## config.mk

```make
export PLATFORM = sky130hd
export DESIGN_NAME = dcd_div_cell
export DESIGN_NICKNAME = d
export VERILOG_FILES = /design/src/rtl/dcd_div_cell.sv
export SDC_FILE = /design/constraint.sdc
export NUM_CORES = 1
export LEC_CHECK = 0
export BUFFER_PORTS_ARGS = -buffer_cell sky130_fd_sc_hd__buf_4
export CORE_AREA = 2 2 261 263
export CTS_BUF_LIST = sky130_fd_sc_hd__clkbuf_2 sky130_fd_sc_hd__clkbuf_4 sky130_fd_sc_hd__clkbuf_8
export CTS_CLUSTER_DIAMETER = 60
export DETAILED_ROUTE_END_ITERATION = 8
export DIE_AREA = 0 0 263 265
export PLACE_DENSITY = 0.51
export SETUP_SLACK_MARGIN = 0.15
export SYNTH_ARGS = -nofsm -noshare
export SYNTH_HDL_FRONTEND = slang
export SYNTH_SLANG_ARGS = --single-unit
```

## constraint.sdc

```tcl
create_clock -name clk -period 7.5 [get_ports clk]
set_input_delay 1.125 -clock clk [delete_from_list [all_inputs] [get_ports clk]]
set_output_delay 1.125 -clock clk [all_outputs]
set_load 0.03 [all_outputs]
```

## src/rtl/dcd_div_cell.sv

```systemverilog
module dcd_div_cell #(
  parameter int LANES = 3,
  parameter int DVW   = 33,
  parameter int LW    = 32,
  parameter int QW    = 32,
  parameter int PW    = 8
) (
  input  logic                        clk,
  input  logic                        rst,
  input  logic                        en,
  input  logic                        in_v,
  input  logic [DVW-1:0]              in_div,
  input  logic [LANES-1:0][DVW-1:0]   in_rem,
  input  logic [LANES-1:0][LW-1:0]    in_dvd,
  input  logic [LANES-1:0][QW-1:0]    in_quo,
  input  logic [PW-1:0]               in_pay,
  output logic                        out_v,
  output logic [DVW-1:0]              out_div,
  output logic [LANES-1:0][DVW-1:0]   out_rem,
  output logic [LANES-1:0][LW-1:0]    out_dvd,
  output logic [LANES-1:0][QW-1:0]    out_quo,
  output logic [PW-1:0]               out_pay
);

  logic [LANES-1:0][DVW:0]   t;
  logic [LANES-1:0][DVW-1:0] rem_next;
  logic [LANES-1:0]          ge;

  // One restoring step per lane: shift in a dividend bit, subtract if it fits.
  for (genvar l = 0; l < LANES; l++) begin : g_lane
    assign t[l]        = {in_rem[l], in_dvd[l][LW-1]};
    assign ge[l]       = t[l] >= {1'b0, in_div};
    assign rem_next[l] = ge[l] ? DVW'(t[l] - {1'b0, in_div}) : DVW'(t[l]);
  end

  always_ff @(posedge clk) begin
    if (rst) begin
      out_v <= 1'b0;
    end else if (en) begin
      out_v <= in_v;
    end
  end

  always_ff @(posedge clk) begin
    if (en) begin
      out_div <= in_div;
      out_pay <= in_pay;
      for (int l = 0; l < LANES; l++) begin
        out_rem[l] <= rem_next[l];
        out_dvd[l] <= in_dvd[l] << 1;
        out_quo[l] <= {in_quo[l][QW-2:0], ge[l]};
      end
    end
  end

endmodule

```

## ACTION ITEM
Print each line of the data exactly. Keep all of it.

## REPLY TO THE TASK
## config.mk

```make
export PLATFORM = sky130hd
export DESIGN_NAME = dcd_div_cell
export DESIGN_NICKNAME = d
export VERILOG_FILES = /design/src/rtl/dcd_div_cell.sv
export SDC_FILE = /design/constraint.sdc
export NUM_CORES = 1
export LEC_CHECK = 0
export BUFFER_PORTS_ARGS = -buffer_cell sky130_fd_sc_hd__buf_4
export CORE_AREA = 2 2 261 263
export CTS_BUF_LIST = sky130_fd_sc_hd__clkbuf_2 sky130_fd_sc_hd__clkbuf_4 sky130_fd_sc_hd__clkbuf_8
export CTS_CLUSTER_DIAMETER = 60
export DETAILED_ROUTE_END_ITERATION = 8
export DIE_AREA = 0 0 263 265
export PLACE_DENSITY = 0.51
export SETUP_SLACK_MARGIN = 0.15
export SYNTH_ARGS = -nofsm -noshare
export SYNTH_HDL_FRONTEND = slang
export SYNTH_SLANG_ARGS = --single-unit
```

## constraint.sdc

```tcl
create_clock -name clk -period 7.5 [get_ports clk]
set_input_delay 1.125 -clock clk [delete_from_list [all_inputs] [get_ports clk]]
set_output_delay 1.125 -clock clk [all_outputs]
set_load 0.03 [all_outputs]
```

## src/rtl/dcd_div_cell.sv

```systemverilog
module dcd_div_cell #(
  parameter int LANES = 3,
  parameter int DVW   = 33,
  parameter int LW    = 32,
  parameter int QW    = 32,
  parameter int PW    = 8
) (
  input  logic                        clk,
  input  logic                        rst,
  input  logic                        en,
  input  logic                        in_v,
  input  logic [DVW-1:0]              in_div,
  input  logic [LANES-1:0][DVW-1:0]   in_rem,
  input  logic [LANES-1:0][LW-1:0]    in_dvd,
  input  logic [LANES-1:0][QW-1:0]    in_quo,
  input  logic [PW-1:0]               in_pay,
  output logic                        out_v,
  output logic [DVW-1:0]              out_div,
  output logic [LANES-1:0][DVW-1:0]   out_rem,
  output logic [LANES-1:0][LW-1:0]    out_dvd,
  output logic [LANES-1:0][QW-1:0]    out_quo,
  output logic [PW-1:0]               out_pay
);

  logic [LANES-1:0][DVW:0]   t;
  logic [LANES-1:0][DVW-1:0] rem_next;
  logic [LANES-1:0]          ge;

  // One restoring step per lane: shift in a dividend bit, subtract if it fits.
  for (genvar l = 0; l < LANES; l++) begin : g_lane
    assign t[l]        = {in_rem[l], in_dvd[l][LW-1]};
    assign ge[l]       = t[l] >= {1'b0, in_div};
    assign rem_next[l] = ge[l] ? DVW'(t[l] - {1'b0, in_div}) : DVW'(t[l]);
  end

  always_ff @(posedge clk) begin
    if (rst) begin
      out_v <= 1'b0;
    end else if (en) begin
      out_v <= in_v;
    end
  end

  always_ff @(posedge clk) begin
    if (en) begin
      out_div <= in_div;
      out_pay <= in_pay;
      for (int l = 0; l < LANES; l++) begin
        out_rem[l] <= rem_next[l];
        out_dvd[l] <= in_dvd[l] << 1;
        out_quo[l] <= {in_quo[l][QW-2:0], ge[l]};
      end
    end
  end

endmodule

```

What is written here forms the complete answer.